The gastromucosal barrier (GMB) can be disrupted by a number of aggressive factors or by a decrease in mucosal defense factors. If there is back diffusion of hydrogen ions into the mucosa, mucosal damage ranging from an erythematous gastro-duodenitis to erosive and ulcerative gastritis or life-threatening hemorrhage may ensue. The pathogenesis of stress-related mucosal damage seen in critically ill patients suffering from burns, sepsis, head trauma, respiratory insufficiency, or multisystem disease is also related to a decrease in mucosal resistance.

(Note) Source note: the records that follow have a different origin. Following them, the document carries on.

## config.mk

```make
export PLATFORM = sky130hd
export DESIGN_NAME = auto_range_false_color_mapper
export DESIGN_NICKNAME = d
export VERILOG_FILES = /design/src/hw/rtl/arfc_pkg.sv /design/src/hw/rtl/arfc_queue.sv /design/src/hw/rtl/arfc_front.sv /design/src/hw/rtl/arfc_back.sv /design/src/hw/rtl/auto_range_false_color_mapper.sv
export SDC_FILE = /design/constraint.sdc
export NUM_CORES = 2
export LEC_CHECK = 0
export BUFFER_PORTS_ARGS = -buffer_cell sky130_fd_sc_hd__clkbuf_2
export CAP_MARGIN = 0
export CORE_AREA = 8 8 378 288
export CTS_CLUSTER_SIZE = 20
export DETAILED_ROUTE_END_ITERATION = 12
export DIE_AREA = 0 0 386 296
export HOLD_SLACK_MARGIN = 0.02
export SYNTH_ARGS = -nofsm -noshare
export SYNTH_HDL_FRONTEND = slang
export SYNTH_SLANG_ARGS = --single-unit
```

## constraint.sdc

```tcl
create_clock -name clk_i -period 14.5 [get_ports clk_i]
set_input_delay 0.725 -clock clk_i [delete_from_list [all_inputs] [get_ports clk_i]]
set_output_delay 0.725 -clock clk_i [all_outputs]
set_load 0.01 [all_outputs]
```

## src/hw/rtl/arfc_pkg.sv

```systemverilog
// Package for the auto-range false-color mapper: widths, fixed-point constants,
// word types and state encodings. No dependencies.
`timescale 1ns / 1ps

package arfc_pkg;

  // Field widths.
  localparam int SAMPLE_BITS = 16;
  localparam int COLOR_BITS  = 8;
  localparam int SPAN_BITS   = 15;
  localparam int CFG_IDX_W   = 2;

  // Bounds are Q2.21, eight fraction bits more than the samples.
  localparam int BOUND_BITS  = SAMPLE_BITS + 8;
  localparam int BOUND_ONE   = 1 << 21;

  // Normalizer widths: raw numerator/denominator and the clamped ratio.
  localparam int NUM_W       = BOUND_BITS + 2;
  localparam int DEN_W       = BOUND_BITS;

  // Fixed window -0.2..0.2 as (5*s + 8192) / 16384.
  localparam int FIX_GAIN    = 5;
  localparam int FIX_OFFSET  = 8192;
  localparam int FIX_DEN     = 16384;

  // Exponential smoothing, weight 655/65536.
  localparam int EMA_WEIGHT  = 655;
  localparam int EMA_SHIFT   = 16;
  localparam int DLT_W       = BOUND_BITS + 1;
  localparam int PROD_W      = BOUND_BITS + 12;
  localparam int NEW_W       = BOUND_BITS + 3;

  // Divider: quotient up to 2*M needs one bit more than a color.
  localparam int QUO_W       = COLOR_BITS + 1;
  localparam int DIVD_W      = BOUND_BITS + COLOR_BITS + 1;
  localparam int STEP_W      = $clog2(QUO_W + 1);
  localparam logic [COLOR_BITS-1:0] COLOR_MAX = COLOR_BITS'((1 << COLOR_BITS) - 1);

  // Queue between front and back (depth of at least two).
  localparam int QDEPTH      = 2;
  localparam int QPTR_W      = $clog2(QDEPTH);
  localparam int QCNT_W      = $clog2(QDEPTH + 1);

  // Reset values of the configuration registers.
  localparam logic [SPAN_BITS-1:0] MIN_SPAN_RESET = SPAN_BITS'(819);

  typedef enum logic [CFG_IDX_W-1:0] {
    CFG_DYNAMIC_MODE = 2'd0,
    CFG_COLOR_MODE   = 2'd1,
    CFG_MIN_SPAN     = 2'd2
  } cfg_idx_e;

  typedef enum logic [2:0] {
    F_IDLE,
    F_MUL_LO,
    F_MUL_HI,
    F_SUM_HI,
    F_FIT
  } f_state_e;

  typedef enum logic [1:0] {
    B_IDLE,
    B_DIV,
    B_DONE
  } b_state_e;

  typedef struct packed {
    logic signed [SAMPLE_BITS-1:0] sample;
    logic                          frame_end;
  } in_word_t;

  typedef struct packed {
    logic [COLOR_BITS-1:0] red;
    logic [COLOR_BITS-1:0] blue;
    logic                  last_of_frame;
  } out_word_t;

  typedef struct packed {
    logic                 dynamic_mode;
    logic                 color_mode;
    logic [SPAN_BITS-1:0] min_span;
  } cfg_t;

  // One classified word: clamped ratio num/den plus what the back end needs.
  typedef struct packed {
    logic [DEN_W-1:0] num;
    logic [DEN_W-1:0] den;
    logic             color_mode;
    logic             last;
  } job_t;

endpackage

```

## src/hw/rtl/arfc_queue.sv

```systemverilog
// Short job queue that decouples the front end from the divider back end.
// Depends on arfc_pkg for job_t and the queue depth.
`timescale 1ns / 1ps

module arfc_queue
  import arfc_pkg::*;
(
  input  logic clk_i,
  input  logic rst_ni,
  input  logic push_i,
  input  job_t push_data_i,
  output logic full_o,
  input  logic pop_i,
  output job_t pop_data_o,
  output logic empty_o
);

  job_t              entry_q [QDEPTH];
  logic [QPTR_W-1:0] wr_ptr_q, wr_ptr_d;
  logic [QPTR_W-1:0] rd_ptr_q, rd_ptr_d;
  logic [QCNT_W-1:0] count_q, count_d;

  assign full_o     = (count_q == QCNT_W'(QDEPTH));
  assign empty_o    = (count_q == '0);
  assign pop_data_o = entry_q[rd_ptr_q];

  // Pointer and fill count update.
  always_comb begin
    wr_ptr_d = wr_ptr_q;
    rd_ptr_d = rd_ptr_q;
    count_d  = count_q;
    if (push_i) begin
      wr_ptr_d = (wr_ptr_q == QPTR_W'(QDEPTH - 1)) ? '0 : wr_ptr_q + 1'b1;
    end
    if (pop_i) begin
      rd_ptr_d = (rd_ptr_q == QPTR_W'(QDEPTH - 1)) ? '0 : rd_ptr_q + 1'b1;
    end
    if (push_i && !pop_i) begin
      count_d = count_q + 1'b1;
    end else if (pop_i && !push_i) begin
      count_d = count_q - 1'b1;
    end
  end

  always_ff @(posedge clk_i or negedge rst_ni) begin
    if (!rst_ni) begin
      wr_ptr_q <= '0;
      rd_ptr_q <= '0;
      count_q  <= '0;
    end else begin
      wr_ptr_q <= wr_ptr_d;
      rd_ptr_q <= rd_ptr_d;
      count_q  <= count_d;
    end
  end

  // Entry storage.
  always_ff @(posedge clk_i) begin
    if (push_i) begin
      entry_q[wr_ptr_q] <= push_data_i;
    end
  end

`ifndef NO_ASSERTIONS
  a_no_push_full: assert property (@(posedge clk_i) disable iff (!rst_ni)
    push_i |-> !full_o) else $error("queue written while full");
  a_no_pop_empty: assert property (@(posedge clk_i) disable iff (!rst_ni)
    pop_i |-> !empty_o) else $error("queue read while empty");
  a_count_step: assert property (@(posedge clk_i) disable iff (!rst_ni)
    (push_i && !pop_i) |=> (count_q == $past(count_q) + 1'b1))
    else $error("fill count did not follow a push");
`endif

endmodule

```

## src/hw/rtl/arfc_front.sv

```systemverilog
// Front end: accepts samples, normalizes them to a clamped ratio, tracks the
// frame extremes and runs the bound update at frame end. Depends on arfc_pkg.
`timescale 1ns / 1ps

module arfc_front
  import arfc_pkg::*;
(
  input  logic     clk_i,
  input  logic     rst_ni,
  input  cfg_t     cfg_i,
  input  logic     in_valid_i,
  output logic     in_stall_o,
  input  in_word_t in_data_i,
  output logic     push_o,
  output job_t     push_data_o,
  input  logic     full_i
);

  f_state_e fsm_q, fsm_d;

  logic signed [BOUND_BITS-1:0]  low_q, low_d;
  logic signed [BOUND_BITS-1:0]  high_q, high_d;
  logic signed [SAMPLE_BITS-1:0] fmin_q, fmin_d;
  logic signed [SAMPLE_BITS-1:0] fmax_q, fmax_d;
  logic                          open_q, open_d;
  logic signed [PROD_W-1:0]      prod_q, prod_d;
  logic signed [NEW_W-1:0]       lo_new_q, lo_new_d;
  logic signed [NEW_W-1:0]       hi_new_q, hi_new_d;
  logic [SPAN_BITS-1:0]          span_q;

  logic                          busy;
  logic                          accept;
  logic                          start_upd;
  logic signed [SAMPLE_BITS-1:0] s;
  logic signed [NUM_W-1:0]       s_w, num_raw, den_raw, num_c, den_c;
  logic signed [DLT_W-1:0]       dlt;
  logic signed [PROD_W-1:0]      prod_sh;
  logic signed [NEW_W-1:0]       span_w, half_w, diff, centre, lo_fit, hi_fit;
  logic signed [NEW_W:0]         pair_sum;

  function automatic logic signed [BOUND_BITS-1:0] sat_bound(
    input logic signed [NEW_W-1:0] x
  );
    logic signed [NEW_W-1:0] hi_lim;
    logic signed [NEW_W-1:0] lo_lim;
    hi_lim = NEW_W'((BOUND_ONE * 0) + ((1 << (BOUND_BITS - 1)) - 1));
    lo_lim = -hi_lim - NEW_W'(1);
    if (x > hi_lim) begin
      return hi_lim[BOUND_BITS-1:0];
    end else if (x < lo_lim) begin
      return lo_lim[BOUND_BITS-1:0];
    end
    return x[BOUND_BITS-1:0];
  endfunction

  assign s      = in_data_i.sample;
  assign accept = in_valid_i && !in_stall_o;

  // Control outputs of the update sequencer.
  always_comb begin
    busy      = (fsm_q != F_IDLE);
    start_upd = accept && in_data_i.frame_end && cfg_i.dynamic_mode;
  end

  // Next state of the update sequencer.
  always_comb begin
    fsm_d = fsm_q;
    case (fsm_q)
      F_IDLE:   if (start_upd) fsm_d = F_MUL_LO;
      F_MUL_LO: fsm_d = F_MUL_HI;
      F_MUL_HI: fsm_d = F_SUM_HI;
      F_SUM_HI: fsm_d = F_FIT;
      F_FIT:    fsm_d = F_IDLE;
      default:  fsm_d = F_IDLE;
    endcase
  end

  assign in_stall_o = full_i || busy;

  // Normalize the sample to num/den and clamp to 0..1.
  always_comb begin
    s_w = NUM_W'(s);
    if (cfg_i.dynamic_mode) begin
      num_raw = (s_w <<< 8) - NUM_W'(low_q);
      den_raw = NUM_W'(high_q) - NUM_W'(low_q);
    end else begin
      num_raw = s_w * NUM_W'(FIX_GAIN) + NUM_W'(FIX_OFFSET);
      den_raw = NUM_W'(FIX_DEN);
    end
    num_c = num_raw;
    den_c = den_raw;
    if (den_raw <= 0 || num_raw <= 0) begin
      num_c = '0;
      if (den_raw <= 0) begin
        den_c = NUM_W'(1);
      end
    end
    if (num_c > den_c) begin
      num_c = den_c;
    end
  end

  assign push_o                 = accept;
  assign push_data_o.num        = num_c[DEN_W-1:0];
  assign push_data_o.den        = den_c[DEN_W-1:0];
  assign push_data_o.color_mode = cfg_i.color_mode;
  assign push_data_o.last       = in_data_i.frame_end;

  // Frame extremes; the frame-end sample still counts in its frame.
  always_comb begin
    fmin_d = fmin_q;
    fmax_d = fmax_q;
    open_d = open_q;
    if (accept) begin
      if (!open_q || s < fmin_q) fmin_d = s;
      if (!open_q || s > fmax_q) fmax_d = s;
      open_d = !in_data_i.frame_end;
    end
  end

  // Smoothing: new = old + floor(655 * (ext*256 - old) / 65536), one product a cycle.
  always_comb begin
    prod_sh = prod_q >>> EMA_SHIFT;
    if (fsm_q == F_MUL_LO) begin
      dlt = (DLT_W'(fmin_q) <<< 8) - DLT_W'(low_q);
    end else begin
      dlt = (DLT_W'(fmax_q) <<< 8) - DLT_W'(high_q);
    end
    prod_d   = PROD_W'(dlt) * PROD_W'(EMA_WEIGHT);
    lo_new_d = lo_new_q;
    hi_new_d = hi_new_q;
    if (fsm_q == F_MUL_HI) begin
      lo_new_d = NEW_W'(low_q) + NEW_W'(prod_sh);
    end
    if (fsm_q == F_SUM_HI) begin
      hi_new_d = NEW_W'(high_q) + NEW_W'(prod_sh);
    end
  end

  // Widen about the centre to the minimum span, then saturate.
  always_comb begin
    span_w   = $signed(NEW_W'({span_q, 8'd0}));
    half_w   = $signed(NEW_W'({span_q, 7'd0}));
    diff     = hi_new_q - lo_new_q;
    pair_sum = (NEW_W + 1)'(lo_new_q) + (NEW_W + 1)'(hi_new_q);
    centre   = NEW_W'(pair_sum >>> 1);
    lo_fit   = lo_new_q;
    hi_fit   = hi_new_q;
    if (diff < span_w) begin
      lo_fit = centre - half_w;
      hi_fit = centre + half_w;
    end
    low_d  = low_q;
    high_d = high_q;
    if (fsm_q == F_FIT) begin
      low_d  = sat_bound(lo_fit);
      high_d = sat_bound(hi_fit);
    end
  end

  always_ff @(posedge clk_i or negedge rst_ni) begin
    if (!rst_ni) begin
      fsm_q  <= F_IDLE;
      low_q  <= -BOUND_BITS'(BOUND_ONE);
      high_q <= BOUND_BITS'(BOUND_ONE);
      fmin_q <= '0;
      fmax_q <= '0;
      open_q <= 1'b0;
    end else begin
      fsm_q  <= fsm_d;
      low_q  <= low_d;
      high_q <= high_d;
      fmin_q <= fmin_d;
      fmax_q <= fmax_d;
      open_q <= open_d;
    end
  end

  // Update datapath registers.
  always_ff @(posedge clk_i) begin
    prod_q   <= prod_d;
    lo_new_q <= lo_new_d;
    hi_new_q <= hi_new_d;
    if (start_upd) begin
      span_q <= cfg_i.min_span;
    end
  end

`ifndef NO_ASSERTIONS
  a_busy_stalls: assert property (@(posedge clk_i) disable iff (!rst_ni)
    (fsm_q != F_IDLE) |-> in_stall_o) else $error("word taken during bound update");
  a_upd_cause: assert property (@(posedge clk_i) disable iff (!rst_ni)
    (fsm_q == F_MUL_LO) |-> $past(accept && in_data_i.frame_end && cfg_i.dynamic_mode))
    else $error("bound update without a dynamic frame end");
  a_bounds_hold: assert property (@(posedge clk_i) disable iff (!rst_ni)
    (fsm_q != F_FIT) |=> ($stable(low_q) && $stable(high_q)))
    else $error("bounds moved outside the fit step");
`endif

endmodule

```

## src/hw/rtl/arfc_back.sv

```systemverilog
// Back end: restoring divider that turns num/den into a red/blue pair, and the
// output register. Depends on arfc_pkg.
`timescale 1ns / 1ps

module arfc_back
  import arfc_pkg::*;
(
  input  logic      clk_i,
  input  logic      rst_ni,
  input  logic      empty_i,
  input  job_t      pop_data_i,
  output logic      pop_o,
  output logic      out_valid_o,
  input  logic      out_stall_i,
  output out_word_t out_data_o
);

  b_state_e state_q, state_d;

  logic [DIVD_W-1:0]     rem_q, rem_d;
  logic [DIVD_W-1:0]     dsh_q, dsh_d;
  logic [QUO_W-1:0]      quo_q, quo_d;
  logic [STEP_W-1:0]     step_q, step_d;
  logic                  mode_q, last_q;
  logic                  out_valid_q;
  out_word_t             out_data_q;

  logic                  div_step;
  logic                  load;
  logic [DIVD_W-1:0]     nx;
  logic [COLOR_BITS-1:0] red, blue;

  // Control outputs of the divider sequencer.
  always_comb begin
    pop_o    = (state_q == B_IDLE) && !empty_i;
    div_step = (state_q == B_DIV);
    load     = (state_q == B_DONE) && (!out_valid_q || !out_stall_i);
  end

  // Next state of the divider sequencer.
  always_comb begin
    state_d = state_q;
    case (state_q)
      B_IDLE:  if (!empty_i) state_d = B_DIV;
      B_DIV:   if (step_q == STEP_W'(QUO_W - 1)) state_d = B_DONE;
      B_DONE:  if (load) state_d = B_IDLE;
      default: state_d = B_IDLE;
    endcase
  end

  // Dividend is M*num for the blend and 2*M*num for the split scheme.
  always_comb begin
    nx     = DIVD_W'(pop_data_i.num);
    rem_d  = rem_q;
    dsh_d  = dsh_q;
    quo_d  = quo_q;
    step_d = step_q;
    if (pop_o) begin
      if (pop_data_i.color_mode) begin
        rem_d = (nx << COLOR_BITS) - nx;
      end else begin
        rem_d = (nx << (COLOR_BITS + 1)) - (nx << 1);
      end
      dsh_d  = DIVD_W'(pop_data_i.den) << COLOR_BITS;
      quo_d  = '0;
      step_d = '0;
    end else if (div_step) begin
      if (rem_q >= dsh_q) begin
        rem_d = rem_q - dsh_q;
        quo_d = {quo_q[QUO_W-2:0], 1'b1};
      end else begin
        quo_d = {quo_q[QUO_W-2:0], 1'b0};
      end
      dsh_d  = dsh_q >> 1;
      step_d = step_q + 1'b1;
    end
  end

  // Color schemes from the quotient and the remainder.
  always_comb begin
    if (mode_q) begin
      red  = quo_q[COLOR_BITS-1:0];
      blue = COLOR_MAX - red - COLOR_BITS'(rem_q != '0);
    end else if (quo_q < QUO_W'(COLOR_MAX)) begin
      red  = '0;
      blue = quo_q[COLOR_BITS-1:0];
    end else begin
      red  = COLOR_BITS'(quo_q - QUO_W'(COLOR_MAX));
      blue = '0;
    end
  end

  always_ff @(posedge clk_i or negedge rst_ni) begin
    if (!rst_ni) begin
      state_q     <= B_IDLE;
      out_valid_q <= 1'b0;
    end else begin
      state_q <= state_d;
      if (load) begin
        out_valid_q <= 1'b1;
      end else if (!out_stall_i) begin
        out_valid_q <= 1'b0;
      end
    end
  end

  // Divider and output data registers.
  always_ff @(posedge clk_i) begin
    rem_q  <= rem_d;
    dsh_q  <= dsh_d;
    quo_q  <= quo_d;
    step_q <= step_d;
    if (pop_o) begin
      mode_q <= pop_data_i.color_mode;
      last_q <= pop_data_i.last;
    end
    if (load) begin
      out_data_q.red           <= red;
      out_data_q.blue          <= blue;
      out_data_q.last_of_frame <= last_q;
    end
  end

  assign out_valid_o = out_valid_q;
  assign out_data_o  = out_data_q;

`ifndef NO_ASSERTIONS
  a_step_range: assert property (@(posedge clk_i) disable iff (!rst_ni)
    (state_q == B_DIV) |-> (step_q < STEP_W'(QUO_W))) else $error("divider overran");
  a_quo_split: assert property (@(posedge clk_i) disable iff (!rst_ni)
    (state_q == B_DONE) |-> (quo_q <= (QUO_W'(COLOR_MAX) << 1)))
    else $error("quotient above twice full scale");
  a_quo_blend: assert property (@(posedge clk_i) disable iff (!rst_ni)
    (state_q == B_DONE && mode_q) |-> (quo_q <= QUO_W'(COLOR_MAX)))
    else $error("blend quotient above full scale");
`endif

endmodule

```

## src/hw/rtl/auto_range_false_color_mapper.sv

```systemverilog
// Auto-range false-color mapper: top level with configuration registers.
// Depends on arfc_pkg, arfc_front, arfc_queue and arfc_back.
//
// Usage:
//   Input words (sample, frame_end) arrive on in_valid_i/in_data_i and are
//   taken when in_stall_o is low. Each yields one output word (red, blue,
//   last_of_frame) on out_valid_o/out_data_o, taken when out_stall_i is low.
//   Configuration writes use cfg_valid_i with cfg_index_i/cfg_data_i and are
//   always ready: 0 dynamic_mode, 1 color_mode, 2 min_span.
// Timing:
//   An accepted word passes through the job queue to the back end's
//   restoring divider, which forms COLOR_BITS+1 quotient bits per word and
//   takes the next word only after the last is loaded into the output register.
//   A frame-end word in dynamic mode starts a bound update in the front end
//   (F_MUL_LO, F_MUL_HI, F_SUM_HI, F_FIT), during which in_stall_o stays high.
// Reset:
//   Bounds return to -1.0/+1.0, the frame tracker and queue empty, and the
//   registers to dynamic mode, blend scheme and min_span 819.
// Stalls:
//   A stalled output word holds; the two-entry queue keeps taking input until
//   it fills, then in_stall_o rises.
`timescale 1ns / 1ps

module auto_range_false_color_mapper
  import arfc_pkg::*;
(
  input  logic                 clk_i,
  input  logic                 rst_ni,
  input  logic                 in_valid_i,
  output logic                 in_stall_o,
  input  in_word_t             in_data_i,
  output logic                 out_valid_o,
  input  logic                 out_stall_i,
  output out_word_t            out_data_o,
  input  logic                 cfg_valid_i,
  output logic                 cfg_ready_o,
  input  logic [CFG_IDX_W-1:0] cfg_index_i,
  input  logic [SPAN_BITS-1:0] cfg_data_i
);

  cfg_t cfg_q;
  logic q_push, q_full, q_pop, q_empty;
  job_t q_wdata, q_rdata;

  assign cfg_ready_o = 1'b1;

  // Configuration registers.
  always_ff @(posedge clk_i or negedge rst_ni) begin
    if (!rst_ni) begin
      cfg_q.dynamic_mode <= 1'b1;
      cfg_q.color_mode   <= 1'b1;
      cfg_q.min_span     <= MIN_SPAN_RESET;
    end else if (cfg_valid_i && cfg_ready_o) begin
      case (cfg_idx_e'(cfg_index_i))
        CFG_DYNAMIC_MODE: cfg_q.dynamic_mode <= cfg_data_i[0];
        CFG_COLOR_MODE:   cfg_q.color_mode   <= cfg_data_i[0];
        CFG_MIN_SPAN:     cfg_q.min_span     <= cfg_data_i;
        default: ;
      endcase
    end
  end

  arfc_front u_front (
    .clk_i       (clk_i),
    .rst_ni      (rst_ni),
    .cfg_i       (cfg_q),
    .in_valid_i  (in_valid_i),
    .in_stall_o  (in_stall_o),
    .in_data_i   (in_data_i),
    .push_o      (q_push),
    .push_data_o (q_wdata),
    .full_i      (q_full)
  );

  arfc_queue u_queue (
    .clk_i       (clk_i),
    .rst_ni      (rst_ni),
    .push_i      (q_push),
    .push_data_i (q_wdata),
    .full_o      (q_full),
    .pop_i       (q_pop),
    .pop_data_o  (q_rdata),
    .empty_o     (q_empty)
  );

  arfc_back u_back (
    .clk_i       (clk_i),
    .rst_ni      (rst_ni),
    .empty_i     (q_empty),
    .pop_data_i  (q_rdata),
    .pop_o       (q_pop),
    .out_valid_o (out_valid_o),
    .out_stall_i (out_stall_i),
    .out_data_o  (out_data_o)
  );

endmodule
```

Early studies of cimetidine in animals and in humans demonstrated its ability to increase gastric transmucosal potential difference, indicating an enhancement of the integrity of the GMB. Several studies show that cimetidine protects the stomach from aspirin-induced mucosal damage; increases gastric mucus production and mucus glycoprotein content, which contributes to the protective action of mucus; increases mucosal secretion of bicarbonate; increases gastric mucosal blood flow, which prevents mucosal hypoxia seen in patients in shock or otherwise critically ill patients; increases endogenous mucosal prostaglandin synthesis; and increases the rate of epithelial cell renewal, a factor important to mucosal healing. Since cimetidine suppresses acid secretion and enhances mucosal defense, it is an important therapeutic tool in the management of acid-related disorders, particularly stress-related mucosal damage.